About the project
The Australian Multilingual Project aims to provide a space to showcase some of the linguistic complexity that resists and persists in Australia today.
Multilingual people often engage in what is referred to as ‘code-mixing’ or ‘code-switching’, which means using two or more languages at the same time in the same piece of communication. Most of the time, this multilingualism is discouraged, seen as demonstrating a lack of proficiency, considered a ‘pollution’ of the dominant language (English), and so on.
This space is different.
Here, multilingual writers can mix their languages with English to their hearts’ content. The work we publish demonstrates the linguistic, aesthetic and creative reach of multilingual writing and seeks to interrupt, enhance, challenge, and generally complicate, the flow of English.
Our initial focus was on poetry, but we are now publishing prose as well.
All work will be available online as text and as audio files. Translations and glossaries will be provided at the writers’ discretion. All work remains the property of the named author.
The Australian Multilingual Writing Project is the creation of Nadia Niaz.
Meet the team
Nadia Niaz is a Naarm/Melbourne-based writer, editor, and academic.
Nadia received her PhD in Creative Writing and Cultural Studies from the University of Melbourne, where she teaches Creative Writing in the School of Culture and Communication. Her areas of interest are multilingual creative expression, particularly in poetry, the practicalities and politics of translation, and language use among third culture kids and other globally mobile cohorts.
Nadia is a simultaneous trilingual whose first languages are English, French and Urdu. Other languages she grew up around, listed in the order in which she can understand them include Hindi, Punjabi, Spanish, Italian, Nepali, Farsi, Turkish and Swiss German. She lived in Sri Lanka, Pakistan, India, Nepal, Switzerland, and the USA as a child and moved to Australia in 2006, where she began her study of poetry and multilingualism.
You can follow Nadia on Twitter at @NadiaNiaz and find links to her writing and other projects on her website.
Vanessa Giron is a Latinx writer and editor currently based in Naarm/Melbourne. She is the Spanish editor for Australian Multilingual Writing Project and has written for Junkee, The Big Issue, Kill Your Darlings, as well as others. In 2018 she was an inaugural featured author with Djed Press, New Review critic with Witness, and in 2019 she was a Hot Desk Fellow with The Wheeler Centre.
Vanessa is also extremely online--you can find her on Twitter @vanesssagiron and vanessagiron.com
Grace Feng Fang Juan is a writer and filmmaker based in Melbourne. Actively engaged with the multilingual and trans-cultural space, she writes in Chinese and in English languages, exploring the in-betweenness and fluidity created by her diaspora experience through different mediums.
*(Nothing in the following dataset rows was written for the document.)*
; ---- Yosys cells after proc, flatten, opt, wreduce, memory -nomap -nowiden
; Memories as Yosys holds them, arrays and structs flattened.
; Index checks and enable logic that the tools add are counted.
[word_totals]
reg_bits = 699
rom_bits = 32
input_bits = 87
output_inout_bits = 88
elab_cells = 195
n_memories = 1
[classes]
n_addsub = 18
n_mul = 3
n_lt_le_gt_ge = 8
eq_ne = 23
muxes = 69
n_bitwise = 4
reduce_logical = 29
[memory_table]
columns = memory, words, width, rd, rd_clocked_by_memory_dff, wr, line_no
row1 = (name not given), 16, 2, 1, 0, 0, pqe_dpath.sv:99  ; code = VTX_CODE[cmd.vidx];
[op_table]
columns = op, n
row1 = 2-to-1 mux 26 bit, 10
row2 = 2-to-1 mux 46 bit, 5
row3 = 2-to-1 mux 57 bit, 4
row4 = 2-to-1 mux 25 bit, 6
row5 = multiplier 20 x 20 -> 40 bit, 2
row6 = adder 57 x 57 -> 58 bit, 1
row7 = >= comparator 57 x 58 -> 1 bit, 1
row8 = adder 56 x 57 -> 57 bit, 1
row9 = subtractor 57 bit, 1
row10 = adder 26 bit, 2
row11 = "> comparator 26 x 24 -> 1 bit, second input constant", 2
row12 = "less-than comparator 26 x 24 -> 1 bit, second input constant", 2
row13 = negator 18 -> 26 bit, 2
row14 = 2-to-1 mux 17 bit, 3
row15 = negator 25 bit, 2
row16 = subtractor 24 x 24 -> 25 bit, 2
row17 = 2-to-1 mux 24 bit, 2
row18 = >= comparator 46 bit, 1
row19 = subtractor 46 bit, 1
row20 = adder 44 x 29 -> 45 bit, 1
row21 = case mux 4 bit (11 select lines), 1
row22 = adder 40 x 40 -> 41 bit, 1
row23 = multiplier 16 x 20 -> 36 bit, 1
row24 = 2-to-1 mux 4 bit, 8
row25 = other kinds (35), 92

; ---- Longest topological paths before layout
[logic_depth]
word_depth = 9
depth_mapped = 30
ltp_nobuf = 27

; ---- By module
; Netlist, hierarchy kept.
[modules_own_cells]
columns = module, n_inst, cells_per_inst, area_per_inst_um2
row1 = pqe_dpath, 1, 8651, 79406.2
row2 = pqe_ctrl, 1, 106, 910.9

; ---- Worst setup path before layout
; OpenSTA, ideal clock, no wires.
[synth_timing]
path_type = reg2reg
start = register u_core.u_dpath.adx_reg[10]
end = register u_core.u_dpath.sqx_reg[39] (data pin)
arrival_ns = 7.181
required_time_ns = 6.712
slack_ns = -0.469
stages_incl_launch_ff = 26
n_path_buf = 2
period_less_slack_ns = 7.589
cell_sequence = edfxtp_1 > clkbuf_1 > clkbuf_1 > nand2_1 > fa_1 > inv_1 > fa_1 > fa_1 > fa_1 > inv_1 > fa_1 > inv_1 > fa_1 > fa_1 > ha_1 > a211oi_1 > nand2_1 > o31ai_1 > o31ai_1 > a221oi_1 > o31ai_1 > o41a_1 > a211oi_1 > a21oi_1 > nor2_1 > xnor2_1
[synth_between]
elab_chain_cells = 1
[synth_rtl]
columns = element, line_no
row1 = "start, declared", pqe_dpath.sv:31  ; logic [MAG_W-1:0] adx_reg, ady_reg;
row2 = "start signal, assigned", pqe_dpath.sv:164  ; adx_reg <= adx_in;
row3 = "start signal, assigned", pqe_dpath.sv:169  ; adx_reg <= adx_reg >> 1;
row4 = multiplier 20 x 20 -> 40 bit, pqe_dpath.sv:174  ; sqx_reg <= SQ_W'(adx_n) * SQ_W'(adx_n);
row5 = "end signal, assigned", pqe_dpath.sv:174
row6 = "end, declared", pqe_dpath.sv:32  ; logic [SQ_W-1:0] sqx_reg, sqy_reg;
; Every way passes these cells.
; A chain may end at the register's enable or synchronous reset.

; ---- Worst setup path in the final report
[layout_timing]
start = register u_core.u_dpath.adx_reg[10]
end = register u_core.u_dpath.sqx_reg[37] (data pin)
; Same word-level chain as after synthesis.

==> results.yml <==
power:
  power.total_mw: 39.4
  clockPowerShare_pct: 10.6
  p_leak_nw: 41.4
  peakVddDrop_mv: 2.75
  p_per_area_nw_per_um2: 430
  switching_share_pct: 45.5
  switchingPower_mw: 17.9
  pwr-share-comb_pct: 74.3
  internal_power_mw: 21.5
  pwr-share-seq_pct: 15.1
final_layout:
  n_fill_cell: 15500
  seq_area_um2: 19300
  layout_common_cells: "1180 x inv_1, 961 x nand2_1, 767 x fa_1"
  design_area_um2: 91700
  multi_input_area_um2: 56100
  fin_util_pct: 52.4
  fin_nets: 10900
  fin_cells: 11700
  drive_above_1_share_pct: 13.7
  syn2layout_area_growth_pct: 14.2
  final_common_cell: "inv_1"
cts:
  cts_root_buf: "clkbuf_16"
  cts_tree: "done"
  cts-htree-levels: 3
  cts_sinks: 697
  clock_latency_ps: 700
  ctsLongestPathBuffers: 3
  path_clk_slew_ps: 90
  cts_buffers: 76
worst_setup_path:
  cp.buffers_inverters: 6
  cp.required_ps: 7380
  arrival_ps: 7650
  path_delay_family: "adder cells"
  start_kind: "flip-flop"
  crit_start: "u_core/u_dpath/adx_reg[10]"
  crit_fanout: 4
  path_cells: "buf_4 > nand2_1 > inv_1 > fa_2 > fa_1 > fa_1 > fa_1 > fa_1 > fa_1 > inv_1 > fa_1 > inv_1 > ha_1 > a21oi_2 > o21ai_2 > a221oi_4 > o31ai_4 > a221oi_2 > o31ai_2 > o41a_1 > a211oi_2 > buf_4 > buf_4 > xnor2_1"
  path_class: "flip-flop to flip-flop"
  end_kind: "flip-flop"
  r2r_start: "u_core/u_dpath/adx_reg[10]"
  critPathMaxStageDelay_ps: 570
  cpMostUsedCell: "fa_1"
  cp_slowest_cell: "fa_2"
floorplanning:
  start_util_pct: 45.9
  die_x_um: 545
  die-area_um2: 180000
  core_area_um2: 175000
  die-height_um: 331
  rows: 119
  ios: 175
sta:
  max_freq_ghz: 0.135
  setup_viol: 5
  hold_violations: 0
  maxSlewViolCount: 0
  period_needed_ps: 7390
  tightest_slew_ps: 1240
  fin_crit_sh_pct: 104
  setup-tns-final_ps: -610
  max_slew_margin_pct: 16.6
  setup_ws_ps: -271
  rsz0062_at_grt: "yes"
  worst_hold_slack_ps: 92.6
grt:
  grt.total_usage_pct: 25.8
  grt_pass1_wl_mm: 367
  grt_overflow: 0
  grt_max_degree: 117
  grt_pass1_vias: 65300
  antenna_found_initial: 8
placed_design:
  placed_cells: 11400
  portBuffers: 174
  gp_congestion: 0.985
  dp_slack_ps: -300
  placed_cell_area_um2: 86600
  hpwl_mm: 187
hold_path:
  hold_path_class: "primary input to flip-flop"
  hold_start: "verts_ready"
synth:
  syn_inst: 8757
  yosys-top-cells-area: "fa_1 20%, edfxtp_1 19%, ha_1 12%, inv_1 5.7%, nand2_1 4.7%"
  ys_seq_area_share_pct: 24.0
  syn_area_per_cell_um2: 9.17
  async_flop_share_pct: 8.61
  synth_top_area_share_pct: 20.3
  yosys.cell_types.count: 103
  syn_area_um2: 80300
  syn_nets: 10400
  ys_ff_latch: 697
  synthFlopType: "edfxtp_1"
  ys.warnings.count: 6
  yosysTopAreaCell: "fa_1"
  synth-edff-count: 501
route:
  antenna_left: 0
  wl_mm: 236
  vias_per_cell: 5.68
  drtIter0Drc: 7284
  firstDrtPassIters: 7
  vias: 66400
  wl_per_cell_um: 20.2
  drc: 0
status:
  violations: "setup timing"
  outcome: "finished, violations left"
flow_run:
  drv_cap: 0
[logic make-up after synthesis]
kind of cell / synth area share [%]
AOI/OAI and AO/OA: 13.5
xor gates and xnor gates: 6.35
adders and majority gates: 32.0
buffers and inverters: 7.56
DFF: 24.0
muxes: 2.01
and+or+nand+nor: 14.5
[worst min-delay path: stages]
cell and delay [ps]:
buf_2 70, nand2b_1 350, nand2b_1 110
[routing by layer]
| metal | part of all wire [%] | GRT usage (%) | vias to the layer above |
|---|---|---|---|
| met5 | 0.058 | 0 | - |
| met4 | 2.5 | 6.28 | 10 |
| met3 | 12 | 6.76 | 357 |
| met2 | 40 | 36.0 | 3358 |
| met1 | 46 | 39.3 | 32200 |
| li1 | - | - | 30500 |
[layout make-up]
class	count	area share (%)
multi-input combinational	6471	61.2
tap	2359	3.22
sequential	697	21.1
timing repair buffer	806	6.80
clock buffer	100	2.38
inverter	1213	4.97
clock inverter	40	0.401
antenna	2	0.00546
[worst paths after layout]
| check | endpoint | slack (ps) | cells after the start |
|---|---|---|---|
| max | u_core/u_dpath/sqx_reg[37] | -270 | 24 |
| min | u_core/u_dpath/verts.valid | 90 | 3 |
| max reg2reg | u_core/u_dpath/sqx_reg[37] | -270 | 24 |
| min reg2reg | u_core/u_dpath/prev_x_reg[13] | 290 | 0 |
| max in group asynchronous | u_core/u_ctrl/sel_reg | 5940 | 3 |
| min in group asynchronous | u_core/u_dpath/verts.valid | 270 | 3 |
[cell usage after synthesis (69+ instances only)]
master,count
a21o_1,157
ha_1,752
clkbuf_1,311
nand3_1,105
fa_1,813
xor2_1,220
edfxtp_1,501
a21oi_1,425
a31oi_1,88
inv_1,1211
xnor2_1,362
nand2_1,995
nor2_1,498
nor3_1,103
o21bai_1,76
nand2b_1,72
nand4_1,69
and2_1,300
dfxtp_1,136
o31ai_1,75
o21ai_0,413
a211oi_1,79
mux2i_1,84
`config.mk`:
```
export PLATFORM = sky130hd
export DESIGN_NAME = linear_probe_hash_table_unit
export DESIGN_NICKNAME = d
export VERILOG_FILES = /design/src/design/lpht_pkg.sv /design/src/design/linear_probe_hash_table_unit.sv
export SDC_FILE = /design/constraint.sdc
export NUM_CORES = 1
export LEC_CHECK = 0
export BUFFER_PORTS_ARGS = -buffer_cell sky130_fd_sc_hd__buf_2
export CAP_MARGIN = 20
export CORE_MARGIN = 5
export CORE_UTILIZATION = 35
export CTS_BUF_LIST = sky130_fd_sc_hd__clkbuf_4 sky130_fd_sc_hd__clkbuf_8 sky130_fd_sc_hd__clkbuf_16
export DETAILED_ROUTE_END_ITERATION = 8
export GPL_TIMING_DRIVEN = 0
export PLACE_DENSITY = 0.5
export SLEW_MARGIN = 0
export SYNTH_ARGS = -nofsm -noshare
export SYNTH_HDL_FRONTEND = slang
export SYNTH_SLANG_ARGS = --single-unit
```
`constraint.sdc`:
```
create_clock -name clk -period 5.7 [get_ports clk]
set_input_delay 1.14 -clock clk [delete_from_list [all_inputs] [get_ports clk]]
set_output_delay 1.14 -clock clk [all_outputs]
set_load 0.01 [all_outputs]
```
<file path="config.mk">
export PLATFORM = sky130hd
export DESIGN_NAME = double_hash_set_unit_flat
export DESIGN_NICKNAME = d
export VERILOG_FILES = /design/src/hdl/dhs_pkg.sv /design/src/hdl/dhs_if.sv /design/src/hdl/dhs_ram.sv /design/src/hdl/dhs_datapath.sv /design/src/hdl/dhs_ctrl.sv /design/src/hdl/double_hash_set_unit.sv /design/src/flat_wrapper.sv
export SDC_FILE = /design/constraint.sdc
export NUM_CORES = 2
export LEC_CHECK = 0
export BUFFER_PORTS_ARGS = -buffer_cell sky130_fd_sc_hd__buf_4
export CAP_MARGIN = 0
export CORE_ASPECT_RATIO = 1.2
export CORE_MARGIN = 8
export CORE_UTILIZATION = 55
export CTS_BUF_LIST = sky130_fd_sc_hd__clkbuf_4
export DETAILED_ROUTE_END_ITERATION = 12
export PLACE_DENSITY = 0.7
export SYNTH_ARGS = -nofsm -noshare
export SYNTH_HDL_FRONTEND = slang
export SYNTH_HIERARCHICAL = 1
export SYNTH_MEMORY_MAX_BITS = 65536
export SYNTH_SLANG_ARGS = --single-unit
export TNS_END_PERCENT = 30
</file>
<file path="constraint.sdc">
create_clock -name clk -period 16.2 [get_ports clk]
set_clock_uncertainty 0.2 [all_clocks]
set_input_delay 2.43 -clock clk [delete_from_list [all_inputs] [get_ports clk]]
set_output_delay 2.43 -clock clk [all_outputs]
set_load 0.01 [all_outputs]
</file>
Grace participated in both the Victorian and National Talent Camp in 2018, facilitated by AFTRS and Film Victoria. Their support assisted Grace to develop and deliver her independent project GIRL, INTERPRETED.
The production was principally funded by Screen Australia.
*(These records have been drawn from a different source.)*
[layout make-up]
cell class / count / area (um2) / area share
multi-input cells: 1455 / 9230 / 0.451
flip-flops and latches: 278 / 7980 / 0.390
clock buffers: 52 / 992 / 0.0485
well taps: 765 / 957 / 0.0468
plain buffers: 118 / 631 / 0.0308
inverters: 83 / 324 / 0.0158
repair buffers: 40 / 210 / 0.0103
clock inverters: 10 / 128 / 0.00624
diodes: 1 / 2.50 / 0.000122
Outside of her creative practice, Grace works at the ABC as Audience and Content Expert – Chinese.
Ameel Khan specializes in using research and data to solve complex, cross-business technical and communications challenges.
He has a background in technology, web development, and digital strategy, as well as in marketing, communications, and consulting.
Over the years Ameel has worked at large multinationals; small start-ups; local and global non-profits; and government organizations.
He's been active on social media since 1996, and has been building websites and intranets professionally since 1997.
He is currently a digital and social media manager in the corporate sector.